108.Section 44(1) provides that a child who is 12 years of age or over may authorise the use of tissue sample, or the retention and use of an organ, which is removed from the child’s body after the child’s death when that sample or organ was removed but is no longer required for the purposes of the functions of the fiscal. Authorisation is needed where the use relates to the purposes of education, training or research. Subsection (2) provides that such authorisation by the child must be in writing, signed by the child and witnessed by 2 witnesses and may be withdrawn in writing signed by the child. Alternatively, if the child is blind or unable to write, such authorisation and the withdrawal of such authorisation may be signed on behalf of the child. If it is so signed it must be witnessed by one witness. Subsection (3) provides that where a signatory signs authorisation or withdraws authorisation on behalf of a child in this way, the authorisation or withdrawal must contain a statement signed by the signatory and the witness that the child expressed the intention to either give or withdraw the authorisation and requested the signatory to sign on his or her behalf. Subsections (4) and (6) provide that any such authorisation on behalf of a child who is 12 years of age or over who is blind or unable to write must contain or be accompanied by certification from both the signatory and the witness that in their opinion the child understands the effect of the authorisation and is not acting under undue influence in giving it. A similar certification is required from both witnesses to an authorisation which is signed by the child himself or herself under subsection (2). Subsection (5) provides that nothing in the provisions in subsection (2) dealing with authorisation or withdrawal signed by a signatory on the child’s behalf prevents a child who is blind from giving or withdrawing authorisation without such a signatory under subsection (2).

Section 45 – Authorisation of use etc after examination: person with parental rights and responsibilities for child 12 years of age or over

109.Section 45(1) provides that if there in force immediately before the death of a child who died 12 years of age or over no authorisation by the child of any of the matters referred to in section 44(1) (use of tissue sample or retention and use of an organ which is no longer required for the purposes of the fiscal) a person who immediately before the child’s death had parental rights and responsibilities in relation to the child (but who is not a local authority) may authorise one or more of those matters. Authorisation is needed where the use relates to the purposes of education, training or research.

110.Subsections (2) and (3) provide that such authorisation by the person with parental rights and responsibilities in relation to the child must be in writing, signed by that person and witnessed by 2 witnesses and may be withdrawn in writing, signed by the person who gave the authorisation and witnessed by 2 witnesses. Subsection (2) also provides that, in providing authorisation, the person with parental rights and responsibilities must state that they have no actual knowledge that the child was unwilling for the matter in question to be authorised for the purpose in question.
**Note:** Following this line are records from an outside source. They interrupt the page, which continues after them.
**config.mk**
```make
export PLATFORM = sky130hd
export DESIGN_NAME = multiply_pipe_flat
export DESIGN_NICKNAME = d
export VERILOG_FILES = /design/src/rtl/fixed_pkg.sv /design/src/rtl/multiply_pipe_if.sv /design/src/rtl/pipe_stage.sv /design/src/rtl/multiply_pipe.sv /design/src/flat_wrapper.sv
export SDC_FILE = /design/constraint.sdc
export NUM_CORES = 1
export LEC_CHECK = 0
export BUFFER_PORTS_ARGS = -buffer_cell sky130_fd_sc_hd__buf_2
export CORE_UTILIZATION = 30
export CTS_BUF_LIST = sky130_fd_sc_hd__clkbuf_4 sky130_fd_sc_hd__clkbuf_8
export DETAILED_ROUTE_END_ITERATION = 16
export HOLD_SLACK_MARGIN = 0.05
export PLACE_DENSITY = 0.51
export REMOVE_ABC_BUFFERS = 1
export SLEW_MARGIN = 30
export SYNTH_ARGS = -nofsm -noshare
export SYNTH_HDL_FRONTEND = slang
export SYNTH_SLANG_ARGS = --single-unit
```
**constraint.sdc**
```tcl
create_clock -name clk -period 11.4 [get_ports clk]
set_clock_uncertainty 0.2 [all_clocks]
set_input_delay 0.57 -clock clk [delete_from_list [all_inputs] [get_ports clk]]
set_output_delay 0.57 -clock clk [all_outputs]
set_load 0.005 [all_outputs]
```
$ cat src/rtl/store_narrow_unit_pkg.sv
// Shared definitions for the MEM-stage store path: size encodings,
// byte-enable constants and the lane-narrowed data record.
package store_pkg;

    typedef enum logic [1:0] {
        SZ_BYTE = 2'b00,
        SZ_HALF = 2'b01,
        SZ_WORD = 2'b10,
        SZ_RSVD = 2'b11
    } st_size_e;

    localparam logic [3:0] BE_NONE    = 4'b0000;
    localparam logic [3:0] BE_ALL     = 4'b1111;
    localparam logic [3:0] BE_LO_HALF = 4'b0011;
    localparam logic [3:0] BE_HI_HALF = 4'b1100;

    // Lane-narrowed payload; the address width is a per-instance parameter,
    // so the full {addr, wdata, be} entry is declared in the top level
    // around this record.
    typedef struct packed {
        logic [31:0] wdata;
        logic [3:0]  be;
    } store_lane_t;

endpackage
`src/rtl/evt_counter_bank.sv`:
```
// evt_counter_bank
// Bank of NUM_CH modulo-MAX_COUNT up/down event counters with clear, parallel
// load and a registered terminal-count pulse. Selected channels can be chained
// to the rollover of the channel below to build multi-digit counters
// (column -> row -> frame). The rollover ripple is purely combinational, so a
// whole chain rolls over on a single edge.
module evt_counter_bank #(
    parameter int                NUM_CH    = 4,
    parameter int                MAX_COUNT = 255,
    parameter bit                SATURATE  = 1'b0,
    parameter logic [NUM_CH-1:0] CASCADE   = '0,
    parameter int                CW        = $clog2(MAX_COUNT)
) (
    input  logic                 clk_in,
    input  logic                 rst_in,
    input  logic [NUM_CH-1:0]    evt_in,
    input  logic [NUM_CH-1:0]    dir_in,
    input  logic [NUM_CH-1:0]    clr_in,
    input  logic [NUM_CH-1:0]    load_in,
    input  logic [CW-1:0]        load_val_in,
    output logic [NUM_CH*CW-1:0] count_out,
    output logic [NUM_CH-1:0]    tc_out
);

    // Highest legal count; also the terminal value when counting up.
    localparam logic [CW-1:0] LP_TOP = CW'(MAX_COUNT - 1);

    logic [NUM_CH-1:0][CW-1:0] r_count;
    logic [NUM_CH-1:0]         r_tc;

    logic [NUM_CH-1:0][CW-1:0] w_next;
    logic [NUM_CH-1:0]         w_e;
    logic [NUM_CH-1:0]         w_roll;
    logic [CW-1:0]             w_load_val;

    // A load value beyond the modulus is clamped so the count stays in range.
    assign w_load_val = (load_val_in > LP_TOP) ? LP_TOP : load_val_in;

    // Effective events, rollover ripple and next-count selection, evaluated
    // from channel 0 upward so each channel sees the roll of the one below.
    always_comb begin
        logic v_at_term;
        w_e    = '0;
        w_roll = '0;
        w_next = r_count;
        for (int i = 0; i < NUM_CH; i++) begin
            v_at_term = 1'b0;
            // Cascaded channels ignore their own strobe and follow the roll below.
            if (i == 0 || !CASCADE[i]) begin
                w_e[i] = evt_in[i];
            end else begin
                w_e[i] = w_roll[(i == 0) ? 0 : i - 1];
            end

            // Terminal is the top count going up and zero going down.
            v_at_term = dir_in[i] ? (r_count[i] == '0) : (r_count[i] == LP_TOP);

            // Clear or load wins over the event, so they also suppress the roll.
            w_roll[i] = w_e[i] & v_at_term & ~clr_in[i] & ~load_in[i];

            if (clr_in[i]) begin
                w_next[i] = '0;
            end else if (load_in[i]) begin
                w_next[i] = w_load_val;
            end else if (w_e[i]) begin
                if (v_at_term) begin
                    if (SATURATE) begin
                        w_next[i] = r_count[i];
                    end else begin
                        w_next[i] = dir_in[i] ? LP_TOP : '0;
                    end
                end else begin
                    w_next[i] = dir_in[i] ? (r_count[i] - CW'(1)) : (r_count[i] + CW'(1));
                end
            end
        end
    end

    // Count and terminal-count registers; reset clears any pending tc pulse.
    always_ff @(posedge clk_in or posedge rst_in) begin
        if (rst_in) begin
            r_count <= '0;
            r_tc    <= '0;
        end else begin
            r_count <= w_next;
            r_tc    <= w_roll;
        end
    end

    // Pack each channel's count into its slice of the output bus.
    for (genvar gi = 0; gi < NUM_CH; gi++) begin : g_out
        assign count_out[gi*CW +: CW] = r_count[gi];
    end

    assign tc_out = r_tc;

endmodule

```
Section 46 – Authorisation of use etc after examination:  person with parental rights and responsibilities for child under 12 years of age

111.Section 46(1) provides that where a child dies under 12 years of age, authorisation of one or more of the matters referred to in section 44(1) (use of tissue sample or retention and use of an organ which is no longer required for the purposes of the fiscal) can be given by a person who immediately before the death of the child had parental rights and responsibilities in relation to the child (but who is not a local authority). Authorisation is needed where the use relates to the purposes of education, training or research. Subsection (2) provides that authorisation by the person with parental rights and responsibilities must be in writing, signed by that person and witnessed by 2 witnesses and may be withdrawn in writing, signed by the person who gave authorisation and witnessed by one witness.

Section 47 – Use of tissue sample removed before day on which section 38 comes into force

112.Section 47 deals with tissue samples removed from the body of a deceased person as a result of an examination carried out for the purposes of the functions or under the authority of the fiscal before section 38 comes into force and held immediately before that day for use for any of the purposes set out in section 39(b) (education, training or research) (whether or not held then also for the purposes of the functions of the fiscal). It provides that such a sample can be retained and used for any of those purposes after the new legislation comes into force without authorisation. Its use for purposes of education, training or research does not preclude its continued use for the purposes of the functions of the fiscal.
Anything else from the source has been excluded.